How lovely to be able to blame a section of society for its ills! In the Thirties and, indeed, during the years of the Poor Laws, the Government blamed the unemployed for being too lazy to work. And now the self-righteous social services experts blame the Government for not solving the unemployment problem. Perhaps there are deeper roots. The real problem, surely, is how society should be organised so that every individual can have his place in it – thereby satisfying the human need to be needed – without being exploited. In the old days, workers were exploited. Nowadays, to protect workers against exploitation, opportunities to work are restricted. For example, schoolchildren are prohibited from learning carpentry and decoration by doing simple repairs to their own school buildings. There are also many prejudices, reinforced by the difficulties of moving home from one neighbourhood to another, against many forms of non-mechanised work that is available – garden maintenance, housework, upholstery, cabinet-making.

Isabel Jacobs
London NW11

Fooleries

SIR: I am sorry Richard Altick (LRB, 5 August) did not like my biography of John Henry Newman.

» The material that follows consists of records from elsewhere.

$ cat src/rtl/riscv_ctrl_pipe.sv
// RV32I main decoder with EX/MEM/WB control pipeline registers, load-use hazard
// bubbling, external stall and flush with a deferred-flush latch.
module riscv_ctrl_pipe #(
  parameter int ALUOP_W    = 3,
  parameter int EN_M_EXT   = 0,
  parameter int REG_ADDR_W = 5,
  parameter int CNT_W      = 16
) (
  input  logic                  clk,
  input  logic                  reset,
  input  logic                  in_valid,
  output logic                  in_ready,
  input  logic [6:0]            opcode,
  input  logic [6:0]            funct7,
  input  logic [REG_ADDR_W-1:0] rd,
  input  logic [REG_ADDR_W-1:0] rs1,
  input  logic [REG_ADDR_W-1:0] rs2,
  input  logic                  stall,
  input  logic                  flush,
  output logic                  ex_valid,
  output logic                  mem_valid,
  output logic                  wb_valid,
  output logic                  ex_branch,
  output logic                  ex_alusrc,
  output logic                  ex_mux_inp,
  output logic [ALUOP_W-1:0]    ex_aluop,
  output logic [REG_ADDR_W-1:0] ex_rd,
  output logic                  mem_memread,
  output logic                  mem_memwrite,
  output logic [1:0]            wb_memtoreg,
  output logic                  wb_reg_write,
  output logic                  illegal_instr,
  output logic                  hazard,
  output logic [CNT_W-1:0]      bubble_cnt
);

  logic               d_branch, d_memread, d_memwrite, d_alusrc, d_reg_write, d_mux_inp;
  logic [1:0]         d_memtoreg;
  logic [ALUOP_W-1:0] d_aluop;
  logic               legal, uses_rs1, uses_rs2;

  logic               ex_memread, ex_memwrite, ex_reg_write;
  logic [1:0]         ex_memtoreg;
  logic [1:0]         mem_memtoreg;
  logic               mem_reg_write;
  logic               flush_pending;

  logic               eff_flush, load_ex, take_illegal, count_bubble;

  always_comb begin
    d_branch    = 1'b0;
    d_memread   = 1'b0;
    d_memwrite  = 1'b0;
    d_alusrc    = 1'b0;
    d_reg_write = 1'b0;
    d_mux_inp   = 1'b0;
    d_memtoreg  = 2'b11;
    d_aluop     = '0;
    legal       = 1'b1;
    uses_rs1    = 1'b1;
    uses_rs2    = 1'b0;
    case (opcode)
      7'b0110011: begin
        d_memtoreg = 2'b00; d_reg_write = 1'b1; uses_rs2 = 1'b1;
        if (funct7 == 7'b0000001) begin
          if (EN_M_EXT != 0) d_aluop = ALUOP_W'(3'b111);
          else               legal   = 1'b0;
        end
      end
      7'b0010011: begin
        d_memtoreg = 2'b00; d_alusrc = 1'b1; d_reg_write = 1'b1; d_aluop = ALUOP_W'(3'b001);
      end
      7'b0000011: begin
        d_memtoreg = 2'b01; d_alusrc = 1'b1; d_reg_write = 1'b1; d_aluop = ALUOP_W'(3'b010);
        d_memread  = 1'b1;
      end
      7'b0100011: begin
        d_alusrc = 1'b1; d_aluop = ALUOP_W'(3'b011); d_memwrite = 1'b1; uses_rs2 = 1'b1;
      end
      7'b1100011: begin
        d_memtoreg = 2'b00; d_aluop = ALUOP_W'(3'b100); d_branch = 1'b1; uses_rs2 = 1'b1;
      end
      7'b1101111: begin
        d_memtoreg = 2'b10; d_alusrc = 1'b1; d_reg_write = 1'b1; d_aluop = ALUOP_W'(3'b101);
        uses_rs1   = 1'b0;
      end
      7'b1100111: begin
        d_memtoreg = 2'b10; d_alusrc = 1'b1; d_reg_write = 1'b1; d_aluop = ALUOP_W'(3'b001);
        d_mux_inp  = 1'b1;
      end
      7'b0110111: begin
        d_memtoreg = 2'b10; d_alusrc = 1'b1; d_reg_write = 1'b1; d_aluop = ALUOP_W'(3'b110);
        uses_rs1   = 1'b0;
      end
      7'b0010111: begin
        d_memtoreg = 2'b10; d_alusrc = 1'b1; d_reg_write = 1'b1;
        uses_rs1   = 1'b0;
      end
      default: legal = 1'b0;
    endcase
  end

  assign hazard = in_valid & ex_valid & ex_memread & (ex_rd != '0) &
                  ((uses_rs1 & (ex_rd == rs1)) | (uses_rs2 & (ex_rd == rs2)));
  assign in_ready     = !stall & !hazard;
  assign eff_flush    = flush | flush_pending;
  assign load_ex      = !eff_flush & !hazard & in_valid & legal;
  assign take_illegal = !eff_flush & !hazard & in_valid & !legal;
  assign count_bubble = !eff_flush & hazard & (bubble_cnt != '1);

  // Every stage that is not valid carries bubble controls, so the outputs need no gating.
  always_ff @(posedge clk or posedge reset) begin
    if (reset) begin
      ex_valid      <= 1'b0;
      ex_branch     <= 1'b0;
      ex_memread    <= 1'b0;
      ex_memwrite   <= 1'b0;
      ex_alusrc     <= 1'b0;
      ex_reg_write  <= 1'b0;
      ex_mux_inp    <= 1'b0;
      ex_memtoreg   <= 2'b11;
      ex_aluop      <= '0;
      ex_rd         <= '0;
      mem_valid     <= 1'b0;
      mem_memread   <= 1'b0;
      mem_memwrite  <= 1'b0;
      mem_memtoreg  <= 2'b11;
      mem_reg_write <= 1'b0;
      wb_valid      <= 1'b0;
      wb_memtoreg   <= 2'b11;
      wb_reg_write  <= 1'b0;
      illegal_instr <= 1'b0;
      bubble_cnt    <= '0;
      flush_pending <= 1'b0;
    end else if (stall) begin
      illegal_instr <= 1'b0;
      if (flush) flush_pending <= 1'b1;
    end else begin
      mem_valid     <= ex_valid;
      mem_memread   <= ex_memread;
      mem_memwrite  <= ex_memwrite;
      mem_memtoreg  <= ex_memtoreg;
      mem_reg_write <= ex_reg_write;
      wb_valid      <= mem_valid;
      wb_memtoreg   <= mem_memtoreg;
      wb_reg_write  <= mem_reg_write;
      flush_pending <= 1'b0;
      illegal_instr <= take_illegal;
      if (count_bubble) bubble_cnt <= bubble_cnt + CNT_W'(1);
      if (load_ex) begin
        ex_valid     <= 1'b1;
        ex_branch    <= d_branch;
        ex_memread   <= d_memread;
        ex_memwrite  <= d_memwrite;
        ex_alusrc    <= d_alusrc;
        ex_reg_write <= d_reg_write;
        ex_mux_inp   <= d_mux_inp;
        ex_memtoreg  <= d_memtoreg;
        ex_aluop     <= d_aluop;
        ex_rd        <= rd;
      end else begin
        ex_valid     <= 1'b0;
        ex_branch    <= 1'b0;
        ex_memread   <= 1'b0;
        ex_memwrite  <= 1'b0;
        ex_alusrc    <= 1'b0;
        ex_reg_write <= 1'b0;
        ex_mux_inp   <= 1'b0;
        ex_memtoreg  <= 2'b11;
        ex_aluop     <= '0;
        ex_rd        <= '0;
      end
    end
  end

endmodule

$ cat config.mk
export PLATFORM = sky130hd
export DESIGN_NAME = riscv_ctrl_pipe
export DESIGN_NICKNAME = d
export VERILOG_FILES = /design/src/rtl/riscv_ctrl_pipe.sv
export SDC_FILE = /design/constraint.sdc
export NUM_CORES = 1
export LEC_CHECK = 0
export CORE_UTILIZATION = 47
export DETAILED_ROUTE_END_ITERATION = 12
export HOLD_SLACK_MARGIN = 0.06
export PLACE_DENSITY_LB_ADDON = 0.25
export SLEW_MARGIN = 20
export SYNTH_ARGS = -nofsm -noshare
export SYNTH_HDL_FRONTEND = slang
export SYNTH_SLANG_ARGS = --single-unit
$ cat constraint.sdc
create_clock -name clk -period 2.6 [get_ports clk]
set_input_delay 0.65 -clock clk [delete_from_list [all_inputs] [get_ports clk]]
set_output_delay 0.65 -clock clk [all_outputs]
set_load 0.01 [all_outputs]
# Yosys cells after proc, flatten, opt, wreduce, memory -nomap -nowiden
# Cells that the tools add are included.
# classes
addsub,1
eq_ne,14
muxes,25
n_bitwise,16
n_reduce_logical,14
# ops
op,count
$eq 7x6->1 const B,3
$eq 7x7->1 const B,3
$mux 1,19
$pmux 3 s6,1
$add 16x1->16 const B,1
$ne 16x16->1 const B,1
$eq 7x5->1 const B,2
$reduce_or 7->1,2
$and 1x1->1,13
$eq 5x5->1,2
$reduce_or 3->1,3
$reduce_or 8->1,1
$eq 7x1->1 const B,1
$eq 7x2->1 const B,1
$pmux 2 s3,1
$mux 5,1
$reduce_bool 5->1,1
$logic_not 1->1,4
$reduce_or 4->1,1
$mux 3,1
$mux 2,1
$ne 2x1->1 const B,1
$or 1x1->1,2
$pmux 1 s2,1
other kinds (3),3
# word_totals
register_bits,45
out_inout_bits,38
word_cells,91

# Depth between registers and ports, before layout
# Gate-level depths: netlist (run 1).
# depth
depth_word,11
mapped_depth,8
mapped_depth_nobuf,6

# Worst setup path after synthesis (run 1)
# No wires, ideal clock.
# synth_timing
path_type,input -> output
start,input port opcode[2]
end,output port in_ready
arrival_time_ns,1.995
required_ns,1.950
slack_ns,-0.045
path_stages,6
n_path_buf,1
path_cell_list,clkbuf_1 > and4b_1 > and3_1 > nor4_4 > or2_1 > nor2_1
# synth_via
elab_chain_cells,8
# synth_lines
element,line,rtl
from (decl),13,"input logic [6:0] opcode,"
$eq 7x5->1 (tied with other cells),62,case (opcode)
$reduce_or 3->1 (no source line),-,
$mux 1,62,
$and 1x1->1,104,((uses_rs1 & (ex_rd == rs1)) | (uses_rs2 & (ex_rd == rs2)));
$or 1x1->1 (*),104,
$and 1x1->1 (*),103,assign hazard = in_valid & ex_valid & ex_memread & (ex_rd != '0) &
via hazard,33,"output logic hazard,"
$logic_not 1->1 (*),105,assign in_ready = !stall & !hazard;
$and 1x1->1 (*),105,
to (decl),12,"output logic in_ready,"
# Mark *: on every way through the listed nets, which the timed path passes. The rest lies on a longest branch.

# Final worst setup path (run 1)
# layout_timing
start,input port opcode[1]
end,output port hazard
# layout_via
elab_chain_cells,6
# layout_lines
element,line
$eq 7x5->1 (tied with other cells),62
$reduce_or 3->1 (no source line),-
$mux 1,62
$and 1x1->1,104
$or 1x1->1 (*),104
$and 1x1->1 (*),103
to (decl),33
# Mark *: on every way between the ends. The rest lies on a longest branch, timed or not.

==> results of run 1 <==
per-stage QoR:
step	instance area (µm²)	utilization [%]	total power, W	hold slack, ps	setup TNS [ps]
2_1_floorplan	2360	-	0.000809	441	0
3_3_place_gp	3330	69.6	0.000908	452	-4660
3_5_place_dp	3330	69.6	0.000912	458	-5990
4_1_cts	3510	73.3	0.00146	472	-69.8
5_1_grt	3540	73.9	0.00151	487	-160
6_report	3540	73.9	0.00145	476	-74.1
cells by family after synthesis:
family	synth area share, %
adder cells (fa/ha/maj)	0.532
AND/OR/NAND/NOR	17.3
flip-flops	48.2
multiplexers	4.31
buffers and inverters	3.56
AO/OA/AOI/OAI	16.5
XOR/XNOR	9.68
placed cells by master (no fill, tap or decap), types with 7 or more instances in the layout:
master           count
mux2_2               8
nor3_1               8
buf_4               31
dfrtp_1             38
clkdlybuf4s50_1     51
dlygate4sd2_1       10
a22o_1               8
a32o_1               7
nor2_1              10
xnor2_1             23
nand2_1              9
o2111ai_1            7
registers in the layout, indices dropped and copies added, names as in the netlist, 2 cells and up:
name / count
mem_memtoreg: 2
ex_aluop: 3
ex_memtoreg: 2
ex_rd: 5
bubble_cnt: 16
wb_memtoreg: 2
timing repair:
action                     in CTS  in global routing
pin swaps                      20                  8
setup endpoints to repair       2                  2
resized for setup              58                  9
setup buffers                   4                  4
power breakdown:
| part | total [W] | switching [W] | internal (W) | leakage (nW) |
|---|---|---|---|---|
| Sequential | 0.000718 | 0.00000491 | 0.000713 | 0.604 |
| Combinational | 0.000182 | 0.0000863 | 0.0000954 | 0.897 |
| Clock | 0.000548 | 0.000234 | 0.000313 | 0.0585 |
tightest hold or removal path, cell delays in order (launching register included):
cell     delay [ps]
dfstp_2         370
inv_1            60
a32oi_1          50
routing by layer:
metal	GRT usage, %	routed length [µm]	up-vias
met4	9.15	84	0
met3	6.08	315	11
li1	-	-	1022
met5	0	0	-
met1	34.2	2730	1020
met2	36.1	2740	70
how the worst max path moves through the flow:
stage	cells after the start	slack, ps	endpoint
floorplan	6	7	in_ready
global placement	6	-690	hazard
detailed placement	6	-710	hazard
CTS	6	-50	hazard
global route	6	-90	hazard
finish	7	-40	hazard
layout make-up:
class                           count  area (µm²)
Timing Repair Buffer              107         972
Fill cell                         351        1250
Multi-Input combinational cell    152        1200
Clock inverter                      1        30.0
Sequential cell                    45        1130
Inverter                            7        26.3
Tap cell                           67        83.8
Clock buffer                        7        86.3
==> impl_results.md, run 1 <==
- Hpwl dp: 4060 µm
- Initial antenna violation count: 0
- Critical-path top delay cell: a311o_1
- Cell taking the most area after synthesis: dfrtp_1
- Via density per instance: 5.50
- Reg2Reg Depth: 7
- Status: finished, violations left
- Hold Path Cell Cnt: 2
- CTS Hold Bufs: 0
- CP cell instances: buf_6 -> and2_4 -> a311o_1 -> nor4_4 -> or2_4 -> buf_6 -> buf_6
- Synth Net Count: 253
- Setup ws final: -44.5 ps
- Synth warnings: 0
- Max Transition Viols Final: 0
- Max cap viols: 0
- Vias in the first global route: 2037
- RR Endpoint: ex_rd[0]
- Pre-antenna DRT Iters: 4
- Most frequent cell on the critical path: buf_6
- Crit share post-route: 102%
- Clock skew: 7.25 ps
- Distinct cell type count after synthesis: 44
- Slowest stage delay, CP: 380 ps
- DRC: 0
- P_leak: 1.56 nW
- WP buf/inv: 3
- Top-count cell post-synth: dfrtp_1
- Min cycle time layout: 2640 ps
- CTS Root Cell: clkbuf_8
- Die width: 72.8 µm
- Synth Register Bits: 45
- Worst-path clk slew: 90 ps
- Synth Area per Inst: 10.8 µm²
- Number of flops mapped to enable cells by yosys: 0
- CP required: 1950 ps
- Core Box Area: 4790 µm²
- Starting density of the core: 49.2%
- Hold Path End: ex_memtoreg[1]
- # IOs: 72
- Post-placement worst setup slack: -714 ps
- Gr ovfl total: 0
- Largest net degree at the start of global routing: 31
- Failing checks: setup timing
- Final cell count without fillers: 386
- Dpl cells: 370
- Peak VDD IR: 0.265 mV
- Nets: 353
- Startpoint type of the worst setup path: input pin
- Worst R2R Setup Slack: 360 ps
- Total GRT Usage: 24.3%
- Clk sinks: 45
- Maximum fanout along the worst path: 4
- Die area: 5290 µm²
- Crit path max-delay family: simple AND/OR/NAND/NOR gates
- Top post-synthesis cells by count: dfrtp_1, xnor2_1, nor2_1
- Hold Path Class: flop to flop
- Hold_sp: ex_memtoreg[1]
- CP Launch Point: opcode[1]
- CTS Buf Count: 5
- Port bufs: 71
- ANT nets after route: 0
- Endpoint class of the critical path: output pin
- Sequential fraction of the synthesis area: 48.2%
- Synth top area share: 41.5%
- Synth area leaders: dfrtp_1, xnor2_1, dfstp_2
- P per Cell Area: 409 nW/µm²
- Slew headroom: 68.1%
- Clock buffer depth: 2
- Rows: 25
- Fmax: 378 MHz
- Final WL: 5880 µm
- DRT iter0 DRCs: 135
- Top_reg_cell synth: dfrtp_1
- Routability cong.: 0.907
- CTS tree: yes
- Launch point of the worst reg-to-reg path: ex_rd[0]
- Mapped Cells: 218
- Critical path class: input pin to output pin
- DR vias: 2123
- Height of the die: 72.8 µm
- First-pass GRT wire length: 9780 µm
- RSZ-0062 raised after global routing: yes
- Worst-margin pin slew: 477 ps
- Crit path DAT: 1990 ps
- Antenna cells: 0
- Synthesized area: 2350 µm²
- Final hold vios: 0
- Fraction of registers with async set/reset: 100%
- Avg WL per Cell: 15.2 µm
- Area growth from synthesis to layout: 50.3%
- H-tree Lvls: 2
- Clk_lat worst skew: 300 ps
- Share of cells above drive strength 1: 26.0%
- # setup viols final: 2
No activity file was read; power rests on OpenSTA's default activity.
==> run 2, diff against run 1 <==
- SETUP_SLACK_MARGIN: unset -> 0.2
==> run 2 against run 1 <==
Compared with the run above:
- the run still ends with setup timing left
- sequential share of layout area rose by 0.080 points
- die area unchanged
- wire length grew 2.7%
- count of clock-buffer cells in the layout down 1
- non-clock buffer count is 1 higher
- cell count rose by 0.26%
- largest power group unchanged
- core utilization is 0.18 points lower
- combinational power hardly changed
- maximum frequency rose by 0.87%
==> impl_results.md, run 2 (same netlist as run 1, synthesis figures left out) <==
- Biggest regs: bubble_cnt: 16 flops, ex_rd: 5 flops, ex_aluop: 3 flops
- Clock skew: 14.3 ps (+7.05 ps)
- Port bufs: 71 (unchanged)
- Failing checks: setup timing
- Critical path class: input pin to output pin
- Final Cell Area: 3530 µm² (-0.25%)
- CP cell instances: dlygate4sd2_1 -> buf_6 -> nor2_4 -> nand3_2 -> nor4_4 -> or2_4 -> nor2_4 -> buf_6
- Antenna cells: 0 (unchanged)
- Most common cell after layout, fill and taps aside: clkdlybuf4s50_1
- H-tree Lvls: 2 (unchanged)
- Multi-input logic area: 1200 µm² (-0.42%)
- Filler instances: 355 (+1.1%)
- DRC: 0 (unchanged)
- Dpl cells: 373 (+0.81%)
- Worst-path clk slew: 80 ps (about the same)
- Slowest stage delay, CP: 300 ps (-80 ps)
- P per Cell Area: 402 nW/µm² (-1.7%)
- Hold Path Class: flop to flop
- Vias in the first global route: 2112 (+3.7%)
- Status: finished, violations left
- Worst R2R Setup Slack: 340 ps (-20 ps)
- Core Box Area: 4790 µm² (unchanged)
- # setup viols final: 1 (-1)
- Hpwl dp: 4260 µm (+4.9%)
- First-pass GRT wire length: 9760 µm (-0.29%)
- DRT iter0 DRCs: 163 (+21%)
- Endpoint class of the critical path: output pin
- Pre-antenna DRT Iters: 5 (+1)
- CTS tree: yes
- Final hold vios: 0 (unchanged)
- Height of the die: 72.8 µm (unchanged)
- Gr ovfl total: 0 (unchanged)
- Die width: 72.8 µm (unchanged)
- Clk sinks: 45 (unchanged)
- Worst-margin pin slew: 388 ps (-89.4 ps)
- CTS Buf Count: 5 (unchanged)
- Share of cells above drive strength 1: 24.7% (-1.3 points)
- Largest net degree at the start of global routing: 46 (+48%)
- Fmax: 381 MHz (+0.87%)
- Storage element area: 1130 µm² (unchanged)
- CP Launch Point: opcode[3]
- Crit share post-route: 101% (-0.87 points)
- RSZ-0062 raised after global routing: yes
- Min cycle time layout: 2620 ps (-22.7 ps)
- Routability cong.: 0.866 (-4.5%)
- RR Endpoint: ex_rd[0]
- Launch point of the worst reg-to-reg path: ex_rd[0]
- Clock buffer depth: 2 (unchanged)
- Area growth from synthesis to layout: 50.0%
- P_leak: 1.56 nW (+0.20%)
- Rows: 25 (unchanged)
- DR vias: 2133 (+0.47%)
- WP buf/inv: 3 (unchanged)
- Critical-path top delay cell: nor4_4
- Via density per instance: 5.51 (+0.21%)
- Initial antenna violation count: 0 (unchanged)
- CTS Root Cell: clkbuf_8
- Critical Path Stages: 8 (+1)
- Max cap viols: 0 (unchanged)
- Crit path max-delay family: simple AND/OR/NAND/NOR gates
- Final cell count without fillers: 387 (+0.26%)
- Total GRT Usage: 24.4% (+0.16 points)
- CP required: 1950 ps (about the same)
- Startpoint type of the worst setup path: input pin
- Max Transition Viols Final: 0 (unchanged)
- Starting density of the core: 49.2% (unchanged)
- Avg WL per Cell: 15.6 µm (+2.4%)
- Die area: 5290 µm² (unchanged)
- Largest Register: bubble_cnt
- # IOs: 72 (unchanged)
- Peak VDD IR: 0.233 mV (-12%)
- Dpl cell area: 3360 µm² (+0.79%)
- Clk_lat worst skew: 300 ps (about the same)
- Maximum fanout along the worst path: 8 (+4)
- Setup crit end: in_ready
- Nets: 354 (+0.28%)
- Slew headroom: 73.5% (+5.3 points)
- Setup ws final: -21.7 ps (+22.7 ps)
- Final WL: 6030 µm (+2.7%)
- Largest register FFs: 16 (unchanged)
- Reg2Reg Depth: 10 (+3)
- ANT nets after route: 0 (unchanged)
- Crit path DAT: 1970 ps (-20 ps)
- Commonest non-fill, non-tap cells in the layout: clkdlybuf4s50_1, dfrtp_1, buf_4
## run 2: cell types whose count changed in the layout (fill, tap and decap cells not counted), sizes merged
cell           delta
buf               -4
clkdlybuf4s15     +1
clkinv            +1
dlygate4sd2       +3
## run 2: metal layers
metal	vias to the layer above	global-route usage (%)	wire, µm
met4	0	7.41	87
met5	-	0	0
met3	11	4.70	300
met2	70	38.6	2870
li1	1024	-	-
met1	1028	34.2	2780
## run 2: what timing repair did
action,in CTS,in global routing
gates resized for setup,35,14
pin swaps,18,8
gates cloned,0,0
buffers inserted,3,3
hold buffers,0,0
endpoints found under the setup margin,21,2
## run 2: how the worst min path moves through the flow
| stage | start | end | slack, ps | depth (start not counted) |
|---|---|---|---|---|
| finish | ex_memtoreg[1] | ex_memtoreg[1] | 480 | 2 |
| global route | ex_memtoreg[0] | ex_memtoreg[0] | 510 | 2 |
| CTS | ex_memtoreg[0] | ex_memtoreg[0] | 470 | 2 |
| detailed placement | ex_memtoreg[0] | ex_memtoreg[0] | 460 | 2 |
| global placement | ex_memtoreg[1] | ex_memtoreg[1] | 460 | 2 |
| floorplan | ex_memtoreg[0] | ex_memtoreg[0] | 440 | 2 |
## run 2: per-stage QoR
step	utilization, %	power (W)	setup TNS (ps)	setup slack, ps	hold WS (ps)
detailed placement	70.1	0.000916	-5790	-735	462
finish	73.8	0.00142	-21.7	-21.7	480
floorplan	-	0.000813	0	53.7	441
CTS	73.0	0.00143	-13.9	-13.9	474
global route	73.8	0.00147	-123	-70.5	508
global placement	70.1	0.000912	-5530	-732	455
## run 2: layout make-up
cell class / instances / area share (%)
multi-input cells: 152 / 34.0
flip-flops and latches: 45 / 32.2
repair buffers: 108 / 27.7
well taps: 67 / 2.38
clock buffers: 6 / 2.06
clock inverters: 2 / 0.993
inverters: 7 / 0.744
## run 2: worst register-to-register path, delay by kind of cell (launching register included)
kind	cells	cell delay, ps
AOI/OAI and AO/OA	1	250
DFF	1	460
and+or+nand+nor	3	590
xor gates and xnor gates	1	130
buffers and inverters	5	720
## run 2: power by group
part	switching (W)	internal (W)	total, W	leakage, nW
logic	0.0000868	0.0000945	0.000181	0.903
registers	0.00000506	0.000713	0.000718	0.604
clock network	0.000235	0.000285	0.000520	0.0552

Others have pointed out that the book provides ‘an excellent summary for the general reader’ of Newman’s life, and that my final chapter is a tribute to Newman’s greatness as a writer. What Altick thinks platitudes, others do not; but then, as we all know, criticism is always a matter of opinion. On two factual points he is wrong. It is untrue to state that my references to the Monophysites and the Ultramontanes go unexplained. Page 67 explains briefly the Monophysite heresy, and the English Ultramontanes are defined on page 107 as ‘those who favoured the absolute authority of the Pope in matters of faith and discipline’. In my teaching experience, both of Oxford and University of Massachusetts students, Newman’s writings still have much to say to young minds of the Eighties. The Apologia and Idea of a University do not go ‘unredeemed by their rhetorical craft’. In the end, as most of us know, we must not take too much notice of what John Morley described to Hardy as ‘the fooleries of critics’, and read the books (including my own) for ourselves.

Brian Martin
Pembroke College, Oxford

Edward FitzGerald

SIR: For use in a biography of Edward FitzGerald, translator of the Rubaiyat of Omar Khayyam, to be published jointly by Faber and Atheneum, I should like to ask your readers’ help in locating manuscripts, unpublished letters, pictures, or other biographical material, which I should use and return promptly.

Robert Bernard Martin
8 Walton Street, Oxford, OX1 2HG

Brecht in America

SIR: Your readers may find it useful to note that Bertolt Brecht in America by James Lyon, reviewed in the 5-18 August issue, will be published by Methuen on 14 October and is no longer available in this country from Princeton University Press.

David Ross
Methuen, London EC4

‘Edie’

SIR: Your readers may be interested to learn that Edie by Jean Stein, co-edited with George Plimpton, so seductively described in his Diary by Ian Hamilton (LRB, 5 August), will be published here by Cape on 28 October.